# Building an advanced solver algorithm for lattice QCD

My Master thesis creates an algorithm called AOM, which increases the performance of FGMRES-DR as equations solver for simulations in High Energy Physics.

The basic story here is quite short: in order to have fermions (i.e. quarks) involved in lattice simulations of QCD we need to solve a system of equations. This comes from two things. The first reason is the Grassmann nature of fermions. Therefore we are not able to make computations using Grassmann variables (those are introduced to imply the Pauli exclusion principle). The second reason is a follow up: while using Grassmann algebra and some identities in order to avoid those Grassmann numbers we are ending up with so called pseudo-bosons. So our actual fermions have transformed to bosons, which can be calculated on the computer. Here is where the tricky part comes: along with our transformations we ended up with the inverse of our original matrix. This matrix is quite huge.

A simple calculation involving a rather coarse lattice of 32 sites per spatial and 64 sites in the temporal direction (that is 323 * 64) ends up with a number that is around 1015. Some facts like the precision (relevant for bytes in the machine), complex numbers and others have been omitted for simplification. If we take the resulting 1015 values and print them out on a (gigantic) sheet of paper we could use it to cover Iceland completely.

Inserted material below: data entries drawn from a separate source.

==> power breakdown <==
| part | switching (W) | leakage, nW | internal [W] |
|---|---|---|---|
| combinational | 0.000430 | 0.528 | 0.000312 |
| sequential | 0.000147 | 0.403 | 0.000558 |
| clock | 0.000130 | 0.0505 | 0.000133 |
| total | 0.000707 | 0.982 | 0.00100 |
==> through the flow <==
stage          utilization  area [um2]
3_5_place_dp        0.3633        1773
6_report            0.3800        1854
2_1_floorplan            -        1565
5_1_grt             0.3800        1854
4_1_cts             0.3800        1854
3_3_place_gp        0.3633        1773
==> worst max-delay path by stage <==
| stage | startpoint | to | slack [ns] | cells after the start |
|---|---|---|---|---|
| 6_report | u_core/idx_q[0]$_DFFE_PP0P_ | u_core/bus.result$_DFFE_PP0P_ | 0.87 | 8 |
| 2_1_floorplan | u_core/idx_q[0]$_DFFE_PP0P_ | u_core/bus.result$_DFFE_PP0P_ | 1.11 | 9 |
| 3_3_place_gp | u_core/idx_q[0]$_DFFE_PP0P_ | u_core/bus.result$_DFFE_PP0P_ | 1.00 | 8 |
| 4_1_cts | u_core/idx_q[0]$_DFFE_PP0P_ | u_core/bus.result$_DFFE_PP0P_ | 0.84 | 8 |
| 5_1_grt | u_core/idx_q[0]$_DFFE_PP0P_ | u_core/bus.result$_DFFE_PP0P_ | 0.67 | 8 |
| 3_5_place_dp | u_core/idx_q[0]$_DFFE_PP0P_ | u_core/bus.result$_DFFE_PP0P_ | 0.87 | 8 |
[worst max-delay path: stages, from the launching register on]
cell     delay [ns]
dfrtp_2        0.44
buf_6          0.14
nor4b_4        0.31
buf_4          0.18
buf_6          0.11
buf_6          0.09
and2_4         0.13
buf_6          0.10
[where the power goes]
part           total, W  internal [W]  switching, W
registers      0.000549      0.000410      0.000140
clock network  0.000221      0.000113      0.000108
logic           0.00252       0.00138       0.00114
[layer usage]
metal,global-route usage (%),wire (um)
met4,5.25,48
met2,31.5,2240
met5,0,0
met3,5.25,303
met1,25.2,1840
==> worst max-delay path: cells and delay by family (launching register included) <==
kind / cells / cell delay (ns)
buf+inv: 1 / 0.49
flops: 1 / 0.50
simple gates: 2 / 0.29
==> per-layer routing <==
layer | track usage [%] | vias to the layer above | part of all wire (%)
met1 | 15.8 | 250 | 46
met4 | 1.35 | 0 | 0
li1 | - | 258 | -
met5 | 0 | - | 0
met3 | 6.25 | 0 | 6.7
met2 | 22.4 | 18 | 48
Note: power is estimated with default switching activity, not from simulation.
<file path="src/rtl/pipe_hazard_ctrl.sv">
// pipe_hazard_ctrl
//
// Hazard and pipeline-control unit for the 5-stage RV32I core. It produces every
// PC/pipeline-register write enable, flush and bubble, plus the EX forwarding selects and
// the ID write-through bypass selects. It also handles a variable-latency data-memory wait
// with a timeout. It carries no datapath-width signals.
//
// Parameters
//   REG_AW        register address width
//   BRANCH_STAGE  stage where redirects resolve: 2 = EX, 3 = MEM
//   MEM_TIMEOUT   max frozen cycles for one data-memory access before forced release (>= 1)
//   CNT_W         performance-counter width
//
// Ports
//   clk, reset                         rising-edge clock, synchronous active-high reset
//   id_rs1/id_rs2, id_use_rs1/2        ID-stage source registers and their use flags
//   idex_rd/rs1/rs2, idex_reg_write,
//   idex_is_load                       ID/EX fields
//   exmem_rd, exmem_reg_write,
//   exmem_is_load                      EX/MEM fields
//   memwb_rd, memwb_reg_write          MEM/WB fields
//   redirect                           taken branch/jump resolved at BRANCH_STAGE
//   dmem_req, dmem_ready               EX/MEM load/store and data-memory completion
//   pc_write .. ex_mem_write           register write enables
//   if_id_flush .. mem_wb_bubble       bubble inserts
//   pc_sel_redirect                    next PC takes the redirect target
//   fwd_a, fwd_b                       EX operand select: 00 regfile, 10 EX/MEM, 01 MEM/WB
//   byp_a, byp_b                       ID read takes MEM/WB write data
//   mem_err                            sticky data-memory timeout flag
//   stall_cnt, flush_cnt               saturating performance counters
//
// Configuration macro
//   HAZARD_PERF_CNT_EN  when defined, stall_cnt/flush_cnt are implemented. When undefined,
//                       the counters are removed and both outputs are tied to zero.

module pipe_hazard_ctrl #(
   parameter int unsigned REG_AW       = 5,
   parameter int unsigned BRANCH_STAGE = 3,
   parameter int unsigned MEM_TIMEOUT  = 16,
   parameter int unsigned CNT_W        = 16
) (
   input  logic              clk,
   input  logic              reset,

   input  logic [REG_AW-1:0] id_rs1,
   input  logic [REG_AW-1:0] id_rs2,
   input  logic              id_use_rs1,
   input  logic              id_use_rs2,

   input  logic [REG_AW-1:0] idex_rd,
   input  logic [REG_AW-1:0] idex_rs1,
   input  logic [REG_AW-1:0] idex_rs2,
   input  logic              idex_reg_write,
   input  logic              idex_is_load,

   input  logic [REG_AW-1:0] exmem_rd,
   input  logic              exmem_reg_write,
   input  logic              exmem_is_load,

   input  logic [REG_AW-1:0] memwb_rd,
   input  logic              memwb_reg_write,

   input  logic              redirect,
   input  logic              dmem_req,
   input  logic              dmem_ready,

   output logic              pc_write,
   output logic              if_id_write,
   output logic              id_ex_write,
   output logic              ex_mem_write,

   output logic              if_id_flush,
   output logic              id_ex_flush,
   output logic              ex_mem_flush,
   output logic              mem_wb_bubble,

   output logic              pc_sel_redirect,

   output logic [1:0]        fwd_a,
   output logic [1:0]        fwd_b,
   output logic              byp_a,
   output logic              byp_b,

   output logic              mem_err,
   output logic [CNT_W-1:0]  stall_cnt,
   output logic [CNT_W-1:0]  flush_cnt
);

   localparam int unsigned       WcntW    = $clog2(MEM_TIMEOUT + 1);
   // Value of wcnt in the MEM_WAIT cycle that is released by timeout.
   localparam logic [WcntW-1:0]  WcntLast = WcntW'(MEM_TIMEOUT - 1);
   localparam logic              RedirFlushExMem = (BRANCH_STAGE == 3);

   typedef enum logic [0:0] {
      StRun,
      StMemWait
   } state_e;

   state_e            state_q, state_d;
   logic [WcntW-1:0]  wcnt_q, wcnt_d;
   logic              mem_err_q, mem_err_d;

   logic              freeze;
   logic              load_use;
   logic              exmem_fwd_ok;
   logic              memwb_fwd_ok;

   // ------------------------------------------------------------------------------------
   // Hazard decode
   // ------------------------------------------------------------------------------------

   assign load_use = idex_is_load && (idex_rd != '0) &&
                     ((id_use_rs1 && (id_rs1 == idex_rd)) ||
                      (id_use_rs2 && (id_rs2 == idex_rd)));

   // Load data is not available until MEM/WB, so an EX/MEM load is never a forward source.
   assign exmem_fwd_ok = exmem_reg_write && (exmem_rd != '0) && !exmem_is_load;
   assign memwb_fwd_ok = memwb_reg_write && (memwb_rd != '0);

   always_comb begin
      fwd_a = 2'b00;
      fwd_b = 2'b00;
      byp_a = 1'b0;
      byp_b = 1'b0;
      if (!reset) begin
         if (exmem_fwd_ok && (exmem_rd == idex_rs1)) begin
            fwd_a = 2'b10;
         end else if (memwb_fwd_ok && (memwb_rd == idex_rs1)) begin
            fwd_a = 2'b01;
         end

         if (exmem_fwd_ok && (exmem_rd == idex_rs2)) begin
            fwd_b = 2'b10;
         end else if (memwb_fwd_ok && (memwb_rd == idex_rs2)) begin
            fwd_b = 2'b01;
         end

         byp_a = memwb_fwd_ok && (memwb_rd == id_rs1);
         byp_b = memwb_fwd_ok && (memwb_rd == id_rs2);
      end
   end

   // ------------------------------------------------------------------------------------
   // Data-memory wait FSM
   // ------------------------------------------------------------------------------------

   always_comb begin
      state_d   = state_q;
      wcnt_d    = wcnt_q;
      mem_err_d = mem_err_q;
      freeze    = 1'b0;

      case (state_q)
         StRun: begin
            if (dmem_req && !dmem_ready) begin
               freeze  = 1'b1;
               state_d = StMemWait;
               wcnt_d  = '0;
            end
         end
         StMemWait: begin
            // The timeout cycle itself is released exactly like a ready cycle.
            if (dmem_ready || (wcnt_q == WcntLast)) begin
               state_d = StRun;
               wcnt_d  = '0;
            end else begin
               freeze = 1'b1;
               wcnt_d = wcnt_q + 1'b1;
            end
         end
         default: begin
            state_d = StRun;
            wcnt_d  = '0;
         end
      endcase

      // Flag the timeout on the clock that ends the last frozen cycle, so it is already
      // visible during the forced-release cycle.
      if (freeze && (wcnt_d == WcntLast)) begin
         mem_err_d = 1'b1;
      end
   end

   always_ff @(posedge clk) begin
      if (reset) begin
         state_q   <= StRun;
         wcnt_q    <= '0;
         mem_err_q <= 1'b0;
      end else begin
         state_q   <= state_d;
         wcnt_q    <= wcnt_d;
         mem_err_q <= mem_err_d;
      end
   end

   assign mem_err = mem_err_q;

   // ------------------------------------------------------------------------------------
   // Pipeline control, priority: reset > freeze > redirect > load-use > normal
   // ------------------------------------------------------------------------------------

   always_comb begin
      pc_write        = 1'b1;
      if_id_write     = 1'b1;
      id_ex_write     = 1'b1;
      ex_mem_write    = 1'b1;
      if_id_flush     = 1'b0;
      id_ex_flush     = 1'b0;
      ex_mem_flush    = 1'b0;
      mem_wb_bubble   = 1'b0;
      pc_sel_redirect = 1'b0;

      if (reset) begin
         pc_write      = 1'b0;
         if_id_write   = 1'b0;
         id_ex_write   = 1'b0;
         ex_mem_write  = 1'b0;
         if_id_flush   = 1'b1;
         id_ex_flush   = 1'b1;
         ex_mem_flush  = 1'b1;
         mem_wb_bubble = 1'b1;
      end else if (freeze) begin
         // Hold every stage; only MEM/WB drains as a bubble. A pending redirect stays
         // asserted by the held stage and is taken once the freeze releases.
         pc_write      = 1'b0;
         if_id_write   = 1'b0;
         id_ex_write   = 1'b0;
         ex_mem_write  = 1'b0;
         mem_wb_bubble = 1'b1;
      end else if (redirect) begin
         pc_sel_redirect = 1'b1;
         if_id_flush     = 1'b1;
         id_ex_flush     = 1'b1;
         ex_mem_flush    = RedirFlushExMem;
      end else if (load_use) begin
         pc_write    = 1'b0;
         if_id_write = 1'b0;
         id_ex_flush = 1'b1;
      end
   end

   // ------------------------------------------------------------------------------------
   // Performance counters
   // ------------------------------------------------------------------------------------

`ifdef HAZARD_PERF_CNT_EN
   logic             stall_evt;
   logic             flush_evt;
   logic [CNT_W-1:0] stall_cnt_q;
   logic [CNT_W-1:0] flush_cnt_q;

   // A load-use hit shadowed by a redirect is not a stall.
   assign stall_evt = freeze || (!redirect && load_use);
   assign flush_evt = !freeze && redirect;

   always_ff @(posedge clk) begin
      if (reset) begin
         stall_cnt_q <= '0;
         flush_cnt_q <= '0;
      end else begin
         if (stall_evt && (stall_cnt_q != '1)) begin
            stall_cnt_q <= stall_cnt_q + 1'b1;
         end
         if (flush_evt && (flush_cnt_q != '1)) begin
            flush_cnt_q <= flush_cnt_q + 1'b1;
         end
      end
   end

   assign stall_cnt = stall_cnt_q;
   assign flush_cnt = flush_cnt_q;
`else
   assign stall_cnt = '0;
   assign flush_cnt = '0;
`endif

endmodule

</file>
<file path="config.mk">
export PLATFORM = sky130hd
export DESIGN_NAME = pipe_hazard_ctrl
export DESIGN_NICKNAME = d
export VERILOG_FILES = /design/src/rtl/pipe_hazard_ctrl.sv
export SDC_FILE = /design/constraint.sdc
export NUM_CORES = 1
export LEC_CHECK = 0
export CAP_MARGIN = 20
export CORE_UTILIZATION = 34
export CTS_BUF_LIST = sky130_fd_sc_hd__clkbuf_8
export DETAILED_ROUTE_END_ITERATION = 10
export GPL_TIMING_DRIVEN = 0
export PLACE_DENSITY = 0.84
export SYNTH_ARGS = -nofsm -noshare
export SYNTH_HDL_FRONTEND = slang
export SYNTH_SLANG_ARGS = --single-unit
</file>
<file path="constraint.sdc">
create_clock -name clk -period 2.7 [get_ports clk]
set_clock_uncertainty 0.15 [all_clocks]
set_input_delay 0.405 -clock clk [delete_from_list [all_inputs] [get_ports clk]]
set_output_delay 0.405 -clock clk [all_outputs]
set_load 0.03 [all_outputs]
</file>
---- Word level (Yosys, flattened, before mapping) ----
Index checks and enable logic that the tools add are counted.
W data, S select, Z words.
cells by class
  bitwise logic cells ..................... 1
  $add $sub $neg .......................... 1
  muxes and demuxes ....................... 30
  equality and inequality tests ........... 10
  reduce and logical (&&, ||, !) cells .... 22
operators with widths
  cell                   number
  $eq A5 B5 Y1           8
  $mux W1                22
  $logic_and A1 B1 Y1    15
  $reduce_bool A5 Y1     3
  $eq A5 B4 Y1 const B   2
  $mux W5                2
  $pmux W5 S2            1
  $mux W2                4
  $add A5 B1 Y5 const B  1
  $logic_not A1 Y1       2
  $logic_or A1 B1 Y1     2
  $pmux W1 S2            1
  $not A1 Y1             1
storage, ports and cells
  word-level logic and storage cells ...... 67
  input port bits ......................... 47
  bits in registers ....................... 7

---- Longest topological paths before layout ----
Gate-level depths: netlist of the first run.
  depth after elaboration ................. 8
  mapped depth ............................ 7
  mapped depth without buffers ............ 7

---- Worst setup path before layout of the first run ----
Ideal clock, no wire load.
  path kind ............................... flip-flop to output port
  from .................................... reg wcnt_q[0]
  to ...................................... out pc_write
  required time ........................... 2145 ps
  cell stages (with the launch flop) ...... 8
  slack ................................... -95 ps
  buffers on the path ..................... 1
  data arrival time ....................... 2240 ps
  path through ............................ dfxtp_1 > ha_1 > and3_1 > ha_1 > a211o_2 > nor2b_1 > o31a_1 > buf_4
on the way
  cells in the longest elaborated chain, start to end .. 6
ends and longest elaborated chain
  element                   line  source
  start: declaration        100   logic [WcntW-1:0] wcnt_q, wcnt_d;
  start signal: assignment  191   wcnt_q <= wcnt_d;
  $eq A5 B4 Y1              163   if (dmem_ready || (wcnt_q == WcntLast)) begin
  $logic_or A1 B1 Y1        163
  $mux W1                   163
  $pmux W1 S2               153   case (state_q)
  $mux W1 (2 in series)     --
  end: declaration          67    output logic pc_write,
Every way passes these cells.

---- Final worst setup path of the first run ----
  from .................................... reg wcnt_q[0]
  to ...................................... out pc_write
on the way
  cells in the longest elaborated chain, start to end .. 6
ends and longest elaborated chain
  element             line  source
  $eq A5 B4 Y1        163
  $logic_or A1 B1 Y1  163
  $mux W1             163
  $pmux W1 S2         153
  $mux W1             222   end else if (freeze) begin
  $mux W1             213   if (reset) begin
Every way passes these cells.

==> impl_metrics.py, run 1 <==
metrics = {
    "final_layout": {
        "fin_nets": 294,
        "finalInstanceArea_um2": 1960,
        "nFillCells": 338,
        "seqCellArea_um2": 140,
        "syn2layout_area_growth_pct": 62.1,
        "n_antenna_cell": 0,
        "drive_above_1_share_pct": 28.7,
        "multi_input_area_um2": 903,
    },
    "detailed_routing": {
        "avgRoutedWirePerCell_um": 9.90,
        "dr.pass1.iters": 4,
        "vias": 1224,
        "via_per_inst": 4.22,
        "routed_wl_mm": 2.87,
        "drc": 0,
        "ant_nets": 0,
        "first_iter_violations": 17,
    },
    "setup_path": {
        "r2r_end": "mem_err",
        "path_cells": "ha_1, and3_1, ha_1, a211o_2, nor2b_2, o31a_1, buf_4, buf_4",
        "crit_fanout": 5,
        "start_kind": "flip-flop",
        "worstRegToRegCells": 7,
        "timing.rr.start": "wcnt_q[0]",
        "endpoint_kind": "primary output",
        "crit_buf_inv": 2,
        "cpMaxStageDelayCell": "dfxtp_1",
        "crit_type": "flip-flop to primary output",
        "worstPathArrival_ns": 2.09,
        "max_stage_delay_ns": 0.33,
        "reg2reg_slack_ns": 0.57,
        "critPathTopFamily": "compound AO/OA/AOI/OAI gates",
        "critPathRequiredTime_ns": 2.14,
    },
    "synth": {
        "synth_top_cell_by_area": "buf_4",
        "ys_types": 35,
        "synth_area_per_cell_um2": 7.90,
        "synthDominantCellAreaShare_pct": 21.7,
        "synth_most_common_cell": "buf_4",
        "synth_ff_type": "dfxtp_1",
        "yosys_warnings": 0,
        "seq_area_frac_synth_pct": 11.6,
        "syn-instance-count": 153,
        "synth-edff-count": 0,
        "synth.ff_latch_count": 7,
        "syn_area_um2": 1210,
        "ys_async_sr_fraction_pct": 0,
        "synthTopCellsByCount": "buf_4, xor2_1, xnor2_1",
        "synth.area.top_cells": "buf_4, xor2_1, dfxtp_1, xnor2_1, nor2_1",
    },
    "grt": {
        "track_usage_pct": 14.9,
        "grt_pass1_wl_mm": 4.25,
        "grt_pass1_vias": 1035,
        "antenna_found_initial": 0,
        "grt.overflow.total": 0,
        "grt_max_degree": 11,
    },
    "clock_network": {
        "insertion_delay_ns": 0.23,
        "cts_buffer_depth": 2,
        "cts.clk_slew.worst_paths_ns": 0.04,
        "h-tree-depth": 1,
        "cts_tree": "yes",
        "cts.sinks": 7,
        "cts_buffers": 3,
        "ctsHoldBuffers": 0,
        "cts_root_buffer": "clkbuf_8",
        "post_cts_buffers": 0,
    },
    "status": {
        "status": "finished, final reports clean",
    },
    "timing": {
        "tns_ns": 0,
        "setup_violations": 0,
        "hold_viol": 0,
        "min_period_over_period_pct": 98.1,
        "finalCriticalPeriod_ns": 2.65,
        "maxSlewViolCount": 0,
        "fmax_mhz": 377,
        "grt_setup_unrepaired": "yes",
    },
    "place": {
        "placed_area_um2": 1950,
        "globalplace.congestion": 0.762,
        "hpwl_mm": 2.51,
        "portBuffers": 56,
    },
    "power_and_ir_drop": {
        "power_per_cell_area_nw_per_um2": 278,
        "max-vdd-ir-drop_uv": 117,
        "power.leakage_nw": 0.949,
    },
    "floorplanning": {
        "initial_core_util_pct": 35.9,
        "fp.coreArea_um2": 3360,
        "die_area_um2": 3800,
        "ios": 95,
        "rows": 21,
        "die_w_um": 61.6,
        "die_y_um": 61.6,
    },
    "worst_hold_path": {
        "hold_depth": 2,
        "min_from": "wcnt_q[4]",
        "min_to": "wcnt_q[4]",
        "worstHoldPathType": "flip-flop to flip-flop",
    },
    "flow_run": {
        "cap_viol_max_count": 0,
    },
}
[cell usage in the layout, fill, tap and decap left out, types with 2 or more instances in the layout]
cell             netlist  layout
inv_1                  3       4
clkbuf_8               0       3
dlymetal6s2s_1         0       4
nor3_1                 2       2
xor2_1                25      25
a22oi_1                2       2
nor4_1                 6       5
nor2_1                10      10
nor2b_2                0       2
nor2b_1                6       4
ha_1                   2       2
o21ai_2                1       2
buf_4                 35      37
a21oi_1                4       3
nor4_2                 1       2
clkdlybuf4s50_1        0      35
dlygate4sd2_1          0       5
dfxtp_1                7       7
nand3_1                5       5
buf_2                  6      14
or4_1                  4       3
conb_1                 1      32
xnor2_1               16      16
clkbuf_2               0       2
[worst max-delay path by stage]
| stage | startpoint | endpoint | slack, ns | depth (start not counted) |
|---|---|---|---|---|
| after floorplan | wcnt_q[0] | pc_write | 0.13 | 7 |
| after global placement | exmem_rd[1] | fwd_a[0] | -0.53 | 6 |
| after detailed placement | exmem_rd[1] | fwd_a[0] | -0.57 | 6 |
| after CTS | idex_rd[2] | pc_write | 0.0003 | 7 |
| after global routing | wcnt_q[0] | pc_write | -0.02 | 8 |
| final | wcnt_q[0] | pc_write | 0.05 | 8 |
[stage by stage]
stage	instances	total power, mW	setup slack (ns)	hold slack [ns]	util, %
3_5_place_dp	286	0.410	-0.568	0.360	57.8
3_3_place_gp	286	0.407	-0.527	0.322	57.8
5_1_grt	290	0.582	-0.0225	0.418	58.3
6_report	290	0.545	0.0506	0.368	58.3
2_1_floorplan	184	0.305	0.133	0.304	-
4_1_cts	290	0.548	0.000266	0.371	58.7
[state kept, by name (all words and copies together) (netlist names)]
| signal | count |
|---|---|
| wcnt_q | 5 |
| mem_err | 1 |
| state_q | 1 |
[power breakdown]
part           total, mW  switching, mW  leakage (nW)  internal [mW]
Combinational      0.296          0.158         0.865          0.138
Clock              0.142         0.0441        0.0269         0.0981
Sequential         0.107        0.00149        0.0566          0.105
Total              0.545          0.203         0.949          0.342
[worst reg2reg max path, cell delays in order (launching register included)]
cell	delay [ns]
dfxtp_1	0.33
ha_1	0.23
and3_1	0.19
ha_1	0.20
or3b_4	0.40
o22ai_1	0.13
a21oi_1	0.11
o41ai_2	0.29
[cells by family after synthesis]
family	after synthesis	synth area share, %
adders and majority gates	2	2.07
buffers and inverters	44	25.2
other	1	0.310
xor gates and xnor gates	41	29.7
and+or+nand+nor	43	21.9
DFF	7	11.6
AOI/OAI and AO/OA	15	9.21
[layer usage]
metal / track usage [%] / vias to the layer above / wire (um)
met3: 1.68 / 4 / 161
met4: 7.62 / 0 / 40
li1: - / 631 / -
met5: 0 / - / 0
met2: 28.0 / 49 / 1530
met1: 16.4 / 540 / 1140
[area by class of cell]
cell class / count / share of cell area [%]
Multi-Input combinational cell: 133 / 46.1
Timing Repair Buffer: 56 / 26.0
Buffer: 41 / 14.9
Sequential cell: 7 / 7.15
Tap cell: 46 / 2.94
Clock buffer: 3 / 2.11
Inverter: 3 / 0.575
Clock inverter: 1 / 0.192
[repair_timing]
item,4_1_cts,5_1_grt
resized for setup,53,23
setup endpoints to repair,15,10
gates cloned,0,0
pin swaps,2,3
No activity file was read; power rests on OpenSTA's default activity.
==> run 2: changes to the inputs <==
--- a/config.mk
+++ b/config.mk
@@ -5,7 +5,7 @@
 export SDC_FILE = /design/constraint.sdc
 export NUM_CORES = 1
 export LEC_CHECK = 0
-export CAP_MARGIN = 20
+export CAP_MARGIN = 10
 export CORE_UTILIZATION = 34
 export CTS_BUF_LIST = sky130_fd_sc_hd__clkbuf_8
 export DETAILED_ROUTE_END_ITERATION = 10
==> results of run 2 <==
Final layout, timing and power as in run 1 (identical DEF).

The problem of huge matrices that have to be inverted or solved in general is not new. Most (physical) simulations have a matrix which has to be solved on one point or the other during execution. This process is usually the biggest time eater for any of those applications. Therefore improving such algorithms is an important task in the mission of faster or more efficient simulations. Actually inventing a new algorithm is quite hard and near to impossible due to the huge research efforts in the last 60 years. Therefore most notable advances are small improvements upon an existing algorithm.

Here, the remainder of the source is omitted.